- What the task asks -
Could you copy every line from the material below in which "changes" appears?

= = = = = = =

This design comes from an exercise in tuning for small area, a short achievable clock period and few clock cycles per item on the open sky130 flow, not from production work. At most, simulation tests tie the RTL to the original design; equivalence was not proved.

==> 05-15 <==
// euler3
module euler3( input logic clk,
               input logic        reset,
               input logic        enable,
               input logic [63:0] max_value,
               output logic       results_valid,
               output logic [63:0] results
               );
export LEC_CHECK = 0
export ABC_CLOCK_PERIOD_IN_PS = 200000
export CAP_MARGIN = 20
export CORE_MARGIN = 2
export CORE_UTILIZATION = 40
export CTS_BUF_LIST = sky130_fd_sc_hd__clkbuf_16
export CTS_CLUSTER_DIAMETER = 80
export CTS_CLUSTER_SIZE = 20
export PLACE_DENSITY = 0.45
export SLEW_MARGIN = 20
export SYNTH_HIERARCHICAL = 1
export SYNTH_MEMORY_MAX_BITS = 65536
export SYNTH_MINIMUM_KEEP_SIZE = 0
create_clock -name core_clock -period 250.0 [get_ports {clk}]
standard.sh (not shown) runs the stock make flow with config.mk's settings and CLKGATE_MAP_FILE= SYNTH_SCRIPT=/design/flow/synth_recipe.tcl, a recipe that flattens the netlist after the stock synthesis.
==> flow/flow/run.sh <==
#!/bin/bash
# The standard layout (the standard.sh, unchanged synthesis and steps), with one
# difference: the port buffers that buffer_ports inserts are sky130_fd_sc_hd__buf_2
# cells instead of the delay buffers it picks by default.
set -euo pipefail
export BUFFER_PORTS_ARGS="-buffer_cell sky130_fd_sc_hd__buf_2"
bash standard.sh > standard.log 2>&1
==> 03-19: changes against 05-15 <==
--- a/flow/design.v
+++ b/flow/design.v
@@ -50,46 +50,45 @@
   e3_p14 p14(.mn13(mn[13]), .cn13(c[13]), .mn14(mn[14]), .y(rno[12]));
 endmodule
 module e3_or2(input a, input b, output y);
   assign y = a | b;
 endmodule
 module e3_rowt(input [12:0] rn, input dn, input yn0, input yn1,
-               input [12:0] x, input [14:0] x3, input [13:0] ytn,
-               output [14:0] rno, output dno, output [1:0] qn);
+               input [12:0] x, input [14:0] x3, input [12:0] ytn,
+               output [13:0] rno, output dno, output [1:0] qn);
   wire s1, s2, s3, cinn;
   e3_low lo(.rn0(rn[0]), .rn1(rn[1]), .dn(dn), .yn0(yn0), .yn1(yn1), .x1(x[1]),
             .s1(s1), .s2(s2), .s3(s3), .cinn(cinn), .dno(dno), .qn0(qn[0]), .qn1(qn[1]));
   wire [14:2] mn;
   genvar j;
   generate for (j = 2; j <= 12; j = j + 1) begin : sl
     e3_seln u(.s1(s1), .s2(s2), .s3(s3), .a(x[j]), .b(x[j-1]), .c(x3[j]), .yn(mn[j]));
   end endgenerate
   assign mn[13] = ~((s2 & x[12]) | (s3 & x3[13]));
   assign mn[14] = ~(s3 & x3[14]);
-  wire [15:2] sn;
+  wire [14:2] sn;
   wire [15:3] kn;
   generate for (j = 2; j <= 12; j = j + 1) begin : cs
     e3_fa u(.a(rn[j]), .b(mn[j]), .c(ytn[j-2]), .s(sn[j]), .co(kn[j+1]));
   end endgenerate
   e3_xnor2 s13(.a(mn[13]), .b(ytn[11]), .y(sn[13]));
   e3_or2   k14(.a(mn[13]), .b(ytn[11]), .y(kn[14]));
   e3_xnor2 s14(.a(mn[14]), .b(ytn[12]), .y(sn[14]));
   e3_or2   k15(.a(mn[14]), .b(ytn[12]), .y(kn[15]));
-  assign sn[15] = ytn[13];
-  wire [16:3] c;
+  wire [15:3] c;
   e3_xnor2 r2(.a(sn[2]), .b(cinn), .y(rno[0]));
   e3_or2   c3(.a(sn[2]), .b(cinn), .y(c[3]));
-  generate for (j = 3; j <= 15; j = j + 1) begin : ad
+  generate for (j = 3; j <= 14; j = j + 1) begin : ad
     e3_fa u(.a(sn[j]), .b(kn[j]), .c(c[j]), .s(rno[j-2]), .co(c[j+1]));
   end endgenerate
-  assign rno[14] = c[16];
+  e3_xnor2 r15(.a(kn[15]), .b(c[15]), .y(rno[13]));
 endmodule
-module e3_chain(input [12:0] x, input [25:0] ycn, input [13:0] ytn, input first,
+module e3_chain(input [12:0] x, input [25:0] ycn, input [12:0] ytn, input first,
                 input [12:0] srn, input sdn,
                 output [12:0] orn, output odn,
-                output [25:0] qn, output div, output k2);
+                output [25:0] qn, output div);
   wire [14:0] x3;
   wire [13:1] k;
   assign x3[0] = x[0];
   assign x3[1] = x[1] ^ x[0];
   assign k[2] = x[1] & x[0];
   genvar i;
@@ -103,20 +102,18 @@
   assign rn[0] = first ? ~x : srn;
   assign dn[0] = sdn | first;
   generate for (i = 0; i < 12; i = i + 1) begin : r
     e3_row u(.rn(rn[i]), .dn(dn[i]), .yn0(ycn[2*i]), .yn1(ycn[2*i+1]), .x(x), .x3(x3),
              .rno(rn[i+1]), .dno(dn[i+1]), .qn(qn[2*i+1:2*i]));
   end endgenerate
-  wire [14:0] rt;
+  wire [13:0] rt;
   e3_rowt ul(.rn(rn[12]), .dn(dn[12]), .yn0(ycn[24]), .yn1(ycn[25]), .x(x), .x3(x3), .ytn(ytn),
              .rno(rt), .dno(dn[13]), .qn(qn[25:24]));
   assign orn = rt[12:0];
   assign odn = dn[13];
-  wire k1 = rt[14] & rt[13] & (&(rt[12:1] ^ x[12:1])) & (rt[0] ^ odn);
-  assign k2 = rt[14] & (&(rt[13:2] ^ x[12:1])) & (rt[1] ^ odn) & ~(rt[0] ^ odn);
-  assign div = k1 | k2;
+  assign div = rt[13] & (&(rt[12:1] ^ x[12:1])) & (rt[0] ^ odn);
 endmodule
 module e3_rom(input [7:0] a, output reg [31:0] g);
   always @(*) begin
     case (a)
       8'd1: g = 32'h22101202;
       8'd2: g = 32'h32120120;
@@ -273,13 +270,12 @@
                output logic [63:0] results
                );
   localparam C = 8;
   reg [63:0] y;
   reg        done;
   reg [1:0]  p;         
-  reg        f0;        
   reg        dv;        
   reg [C-1:0] fr;       
   reg [1:0]  rl;        
   reg        wide;      
   reg [7:0] addr;
   reg [12:0] x0;        
@@ -301,44 +297,44 @@
   reg [12:0] srn7; reg sdn7;
   wire [32:0] wr = {srn2[6:0], srn1, srn0};   
   reg        wrun, wp2, winc;
   assign results = y;
   assign results_valid = done;
   reg idle;
-  wire n1 = ~(|y[63:40]) & (y[39:27] < x0);    
-  wire n2 = ({2'b0, y[63:53]} < x0);           
-  wire first = f0;
+  wire n1 = ~(|y[63:39]) & (y[38:26] < x0);
+  wire n2 = ({1'b0, y[63:52]} < x0);
+  wire first = (p == 2'd0);
   wire last = n1 ? (p == 2'd0) : n2 ? (p == 2'd1) : (p == 2'd2);
-  wire [13:0] yt = (last & ~dv) ? ((p == 2'd0) ? y[39:26] : (p == 2'd1) ? {2'b0, y[63:52]} : 14'd0) : 14'd0;
-  wire [13:0] ytn = ~yt;
+  wire [12:0] yt = (last & ~dv) ? ((p == 2'd0) ? y[38:26] : (p == 2'd1) ? {1'b0, y[63:52]} : 13'd0) : 13'd0;
+  wire [12:0] ytn = ~yt;
   wire [25:0] ycn = ~((p == 2'd0) ? y[25:0] : (p == 2'd1) ? y[51:26] : {14'b0, y[63:52]});
-  wire [C-1:0] div, k2;
+  wire [C-1:0] div;
   wire [12:0] orn0; wire odn0; wire [25:0] qn0;
   e3_chain ch0(.x(x0), .ycn(ycn), .ytn(ytn), .first(first), .srn(srn0), .sdn(sdn0),
-               .orn(orn0), .odn(odn0), .qn(qn0), .div(div[0]), .k2(k2[0]));
+               .orn(orn0), .odn(odn0), .qn(qn0), .div(div[0]));
   wire [12:0] orn1; wire odn1; wire [25:0] qn1;
   e3_chain ch1(.x(x1), .ycn(ycn), .ytn(ytn), .first(first), .srn(srn1), .sdn(sdn1),
-               .orn(orn1), .odn(odn1), .qn(qn1), .div(div[1]), .k2(k2[1]));
+               .orn(orn1), .odn(odn1), .qn(qn1), .div(div[1]));
   wire [12:0] orn2; wire odn2; wire [25:0] qn2;
   e3_chain ch2(.x(x2), .ycn(ycn), .ytn(ytn), .first(first), .srn(srn2), .sdn(sdn2),
-               .orn(orn2), .odn(odn2), .qn(qn2), .div(div[2]), .k2(k2[2]));
+               .orn(orn2), .odn(odn2), .qn(qn2), .div(div[2]));
   wire [12:0] orn3; wire odn3; wire [25:0] qn3;
   e3_chain ch3(.x(x3), .ycn(ycn), .ytn(ytn), .first(first), .srn(srn3), .sdn(sdn3),
-               .orn(orn3), .odn(odn3), .qn(qn3), .div(div[3]), .k2(k2[3]));
+               .orn(orn3), .odn(odn3), .qn(qn3), .div(div[3]));
   wire [12:0] orn4; wire odn4; wire [25:0] qn4;
   e3_chain ch4(.x(x4), .ycn(ycn), .ytn(ytn), .first(first), .srn(srn4), .sdn(sdn4),
-               .orn(orn4), .odn(odn4), .qn(qn4), .div(div[4]), .k2(k2[4]));
+               .orn(orn4), .odn(odn4), .qn(qn4), .div(div[4]));
   wire [12:0] orn5; wire odn5; wire [25:0] qn5;
   e3_chain ch5(.x(x5), .ycn(ycn), .ytn(ytn), .first(first), .srn(srn5), .sdn(sdn5),
-               .orn(orn5), .odn(odn5), .qn(qn5), .div(div[5]), .k2(k2[5]));
+               .orn(orn5), .odn(odn5), .qn(qn5), .div(div[5]));
   wire [12:0] orn6; wire odn6; wire [25:0] qn6;
   e3_chain ch6(.x(x6), .ycn(ycn), .ytn(ytn), .first(first), .srn(srn6), .sdn(sdn6),
-               .orn(orn6), .odn(odn6), .qn(qn6), .div(div[6]), .k2(k2[6]));
+               .orn(orn6), .odn(odn6), .qn(qn6), .div(div[6]));
   wire [12:0] orn7; wire odn7; wire [25:0] qn7;
   e3_chain ch7(.x(x7), .ycn(ycn), .ytn(ytn), .first(first), .srn(srn7), .sdn(sdn7),
-               .orn(orn7), .odn(odn7), .qn(qn7), .div(div[7]), .k2(k2[7]));
+               .orn(orn7), .odn(odn7), .qn(qn7), .div(div[7]));
   wire divany = |div;
   wire [C-1:0] fsel = div & ~(div - 1'b1);    
   wire [C-1:0] usel = dv ? fr : fsel;
   reg  [25:0] qn;              
   always @(*) begin
     qn = 0;
@@ -348,58 +344,20 @@
     if (usel[3]) qn = qn | qn3;
     if (usel[4]) qn = qn | qn4;
     if (usel[5]) qn = qn | qn5;
     if (usel[6]) qn = qn | qn6;
     if (usel[7]) qn = qn | qn7;
   end
-  wire qk2 = |(usel & k2);     
-  reg [4:0] lpf5;
-  always @(*) begin
-    case (y[4:0])
-      5'd0: lpf5 = 5'd0;
-      5'd1: lpf5 = 5'd1;
-      5'd2: lpf5 = 5'd2;
-      5'd3: lpf5 = 5'd3;
-      5'd4: lpf5 = 5'd2;
-      5'd5: lpf5 = 5'd5;
-      5'd6: lpf5 = 5'd3;
-      5'd7: lpf5 = 5'd7;
-      5'd8: lpf5 = 5'd2;
-      5'd9: lpf5 = 5'd3;
-      5'd10: lpf5 = 5'd5;
-      5'd11: lpf5 = 5'd11;
-      5'd12: lpf5 = 5'd3;
-      5'd13: lpf5 = 5'd13;
-      5'd14: lpf5 = 5'd7;
-      5'd15: lpf5 = 5'd5;
-      5'd16: lpf5 = 5'd2;
-      5'd17: lpf5 = 5'd17;
-      5'd18: lpf5 = 5'd3;
-      5'd19: lpf5 = 5'd19;
-      5'd20: lpf5 = 5'd5;
-      5'd21: lpf5 = 5'd7;
-      5'd22: lpf5 = 5'd11;
-      5'd23: lpf5 = 5'd23;
-      5'd24: lpf5 = 5'd3;
-      5'd25: lpf5 = 5'd5;
-      5'd26: lpf5 = 5'd13;
-      5'd27: lpf5 = 5'd3;
-      5'd28: lpf5 = 5'd7;
-      5'd29: lpf5 = 5'd29;
-      5'd30: lpf5 = 5'd5;
-      5'd31: lpf5 = 5'd31;
-    endcase
-  end
+  wire qone = (qn == 26'd1);
   wire [32:1] z;
   genvar g;
   generate for (g = 1; g <= 32; g = g + 1) begin : zz
     if (g == 32) begin : t assign z[g] = 1'b1; end
     else begin : n assign z[g] = z[g+1] & ~y[2*g+1] & ~y[2*g]; end
   end endgenerate
   wire yevbig = ~y[0] & (|y[63:2]);
-  wire ysmall = z[3] & ~y[5];           
   wire stop = ((|(x0[12:1] & z[12:1])) | (wide & (|({x2[6:0], x1} & z[32:13])))) & ~yevbig;
   wire [31:0] rg;
   e3_rom ur(.a(addr), .g(rg));
   wire [12:0] nx [0:7];
   e3_gadd ga0(.prev(x7), .g(rg[3:0]), .nxt(nx[0]));
   e3_gadd ga1(.prev(nx[0]), .g(rg[7:4]), .nxt(nx[1]));
@@ -425,13 +383,13 @@
   wire stop_adv = ~yevbig & (|(nx[0][12:1] & z[12:1]));
   wire [12:1] zq;
   generate for (g = 1; g <= 12; g = g + 1) begin : zqq
     if (g == 12) begin : t assign zq[g] = ~qn[25] & ~qn[24]; end
     else begin : n assign zq[g] = zq[g+1] & ~qn[2*g+1] & ~qn[2*g]; end
   end endgenerate
-  wire stop_div = (|(x0[12:1] & zq)) & ~qk2;
+  wire stop_div = |(x0[12:1] & zq);
   always @(posedge clk) begin
     idle <= reset | ~enable;
     if (!wide) srn0 <= orn0;
     sdn0 <= odn0;
     if (!wide) srn1 <= orn1;
     sdn1 <= odn1;
@@ -448,13 +406,12 @@
     srn7 <= orn7;
     sdn7 <= odn7;
     if (idle) begin
       y <= max_value;
       done <= 1'b0;
       p <= 2'd0;
-      f0 <= 1'b1;
       dv <= 1'b0;
       wide <= 1'b0;
       wrun <= 1'b0;
       wp2 <= 1'b0;
       winc <= 1'b0;
       addr <= 8'd1;
@@ -471,36 +428,33 @@
         if (dv) begin
           case (p)
             2'd0: y[25:0] <= qn;
             2'd1: y[51:26] <= qn;
             default: y[63:52] <= qn[11:0];
           endcase
-          if (p == rl) begin dv <= 1'b0; p <= 2'd0; f0 <= 1'b1; end
-          else begin p <= p + 2'd1; f0 <= 1'b0; end
-        end else if (first && (stop || (ysmall && addr == 8'd1))) begin
+          if (p == rl) begin dv <= 1'b0; p <= 2'd0; end
+          else p <= p + 2'd1;
+        end else if (first && stop) begin
           done <= 1'b1;
-          if (ysmall) y[4:0] <= lpf5;    
         end else if (!last) begin
           p <= p + 2'd1;
-          f0 <= 1'b0;
         end else begin
           p <= 2'd0;
-          f0 <= 1'b1;
           if (divany && yevbig) begin
             y <= {1'b0, y[63:1]};    
           end else if (divany) begin
             if (first) begin
-              begin
+              if (qone) done <= 1'b1;
+              else begin
                 y[25:0] <= qn;
-                y[26] <= qk2;
-                y[39:27] <= 0;
+                y[38:26] <= 0;
                 if (stop_div) done <= 1'b1;
               end
             end else begin
               case (p)
-                2'd1: begin y[51:26] <= qn; y[52] <= qk2; y[63:53] <= 0; end
+                2'd1: begin y[51:26] <= qn; y[63:52] <= 0; end
                 default: y[63:52] <= qn[11:0];
               endcase
               dv <= 1'b1;
               fr <= fsel;
               rl <= p - 2'd1;
             end
CAP_MARGIN = 10   (was 20)
SLEW_MARGIN = 10   (was 20)
==> 09-16: changes against 05-15 <==
--- a/flow/design.v
+++ b/flow/design.v
@@ -349,57 +349,22 @@
     if (usel[4]) qn = qn | qn4;
     if (usel[5]) qn = qn | qn5;
     if (usel[6]) qn = qn | qn6;
     if (usel[7]) qn = qn | qn7;
   end
   wire qk2 = |(usel & k2);     
-  reg [4:0] lpf5;
-  always @(*) begin
-    case (y[4:0])
-      5'd0: lpf5 = 5'd0;
-      5'd1: lpf5 = 5'd1;
-      5'd2: lpf5 = 5'd2;
-      5'd3: lpf5 = 5'd3;
-      5'd4: lpf5 = 5'd2;
-      5'd5: lpf5 = 5'd5;
-      5'd6: lpf5 = 5'd3;
-      5'd7: lpf5 = 5'd7;
-      5'd8: lpf5 = 5'd2;
-      5'd9: lpf5 = 5'd3;
-      5'd10: lpf5 = 5'd5;
-      5'd11: lpf5 = 5'd11;
-      5'd12: lpf5 = 5'd3;
-      5'd13: lpf5 = 5'd13;
-      5'd14: lpf5 = 5'd7;
-      5'd15: lpf5 = 5'd5;
-      5'd16: lpf5 = 5'd2;
-      5'd17: lpf5 = 5'd17;
-      5'd18: lpf5 = 5'd3;
-      5'd19: lpf5 = 5'd19;
-      5'd20: lpf5 = 5'd5;
-      5'd21: lpf5 = 5'd7;
-      5'd22: lpf5 = 5'd11;
-      5'd23: lpf5 = 5'd23;
-      5'd24: lpf5 = 5'd3;
-      5'd25: lpf5 = 5'd5;
-      5'd26: lpf5 = 5'd13;
-      5'd27: lpf5 = 5'd3;
-      5'd28: lpf5 = 5'd7;
-      5'd29: lpf5 = 5'd29;
-      5'd30: lpf5 = 5'd5;
-      5'd31: lpf5 = 5'd31;
-    endcase
-  end
   wire [32:1] z;
   genvar g;
   generate for (g = 1; g <= 32; g = g + 1) begin : zz
     if (g == 32) begin : t assign z[g] = 1'b1; end
     else begin : n assign z[g] = z[g+1] & ~y[2*g+1] & ~y[2*g]; end
   end endgenerate
   wire yevbig = ~y[0] & (|y[63:2]);
   wire ysmall = z[3] & ~y[5];           
+  wire [31:0] pm32 = 32'ha08a28ac;         
+  wire yprime32 = ysmall & pm32[y[4:0]];
   wire stop = ((|(x0[12:1] & z[12:1])) | (wide & (|({x2[6:0], x1} & z[32:13])))) & ~yevbig;
   wire [31:0] rg;
   e3_rom ur(.a(addr), .g(rg));
   wire [12:0] nx [0:7];
   e3_gadd ga0(.prev(x7), .g(rg[3:0]), .nxt(nx[0]));
   e3_gadd ga1(.prev(nx[0]), .g(rg[7:4]), .nxt(nx[1]));
@@ -473,15 +438,14 @@
             2'd0: y[25:0] <= qn;
             2'd1: y[51:26] <= qn;
             default: y[63:52] <= qn[11:0];
           endcase
           if (p == rl) begin dv <= 1'b0; p <= 2'd0; f0 <= 1'b1; end
           else begin p <= p + 2'd1; f0 <= 1'b0; end
-        end else if (first && (stop || (ysmall && addr == 8'd1))) begin
+        end else if (first && (stop || (yprime32 && addr == 8'd1))) begin
           done <= 1'b1;
-          if (ysmall) y[4:0] <= lpf5;    
         end else if (!last) begin
           p <= p + 2'd1;
           f0 <= 1'b0;
         end else begin
           p <= 2'd0;
           f0 <= 1'b1;
CORE_UTILIZATION = 55   (was 40)
PLACE_DENSITY = 0.6   (was 0.45)
==> comparison <==
- Clock-buffer cell count, lowest first: 09-16, 03-19, 05-15.
- Core utilization: 03-19 < 05-15 < 09-16.
- Against 03-19, the sequential share of layout area of 05-15 is lower by 0.11 points.
- Maximum frequency is about the same in 03-19 and 09-16.
- Global-route usage: 09-16 > 05-15 > 03-19.
==> figures <==
item                                                         05-15                    03-19                    09-16
Final clock skew                                         0.0407 ns                0.0692 ns                0.0482 ns
Global-route track usage on met1                             53.6%                    50.2%                    64.6%
Number of core rows                                            165                      163                      140
Simple-gate share of the synthesized area                    13.1%                    12.3%                    12.8%
NumNets Final                                                 9655                     9275                     9534
Status                                     complete, no violations  complete, no violations  complete, no violations
Setup Slack @ Placement                                  197.74 ns                198.91 ns                198.97 ns
Number of DRC markers in iteration 0                         17383                    16216                    19865
Reg-to-reg startpoint                                         p[1]                     p[0]                     p[0]
Grt met3 use                                                 10.5%                    9.11%                    22.4%
HPWL after detailed placement                            320000 um                304000 um                276000 um
Testbench counts of 03-19, summed over its fixed seeds: cycles 19,068, items 192.
Testbench counts of 09-16, summed over its fixed seeds: cycles 18,181, items 192.
No functional check of the RTL was part of 05-15.

static timing again, ports no longer ideal:
No port has a modelled driver above. Below, the same layouts with a new extraction and two added sets of constraints.
Step 1: set_driving_cell puts a clkbuf_16 on clk and a buf_2 on each other input, an assumption about the parent block.
Step 2 also shifts input and output timing later by t, the mid clock arrival at the registers, as if the neighbouring blocks saw the same clock.
a / b / c = ideal ports / drivers / drivers and shift; a / b = the first two.
| run | t (ns) | slack for setup (ns) | worst hold slack (ns) | worst slew at a driven data input, ns |
|---|---|---|---|---|
| 05-15 | 0.742 | 198.158 / 198.083 / 197.663 | 0.486 / 0.486 / 0.486 | 0.12 |
| 03-19 | 0.720 | 198.214 / 198.139 / 198.859 | 0.499 / 0.499 / 0.499 | 0.18 |
| 09-16 | 0.673 | 198.222 / 198.157 / 198.830 | 0.462 / 0.462 / 0.462 | 0.06 |
After both steps every run listed still meets setup and hold. For 05-15, which loses most, drivers alone change the setup slack by -0.075 ns; drivers and shift together by -0.495 ns.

= = = = = = =

- Result -
==> 03-19: changes against 05-15 <==
==> 09-16: changes against 05-15 <==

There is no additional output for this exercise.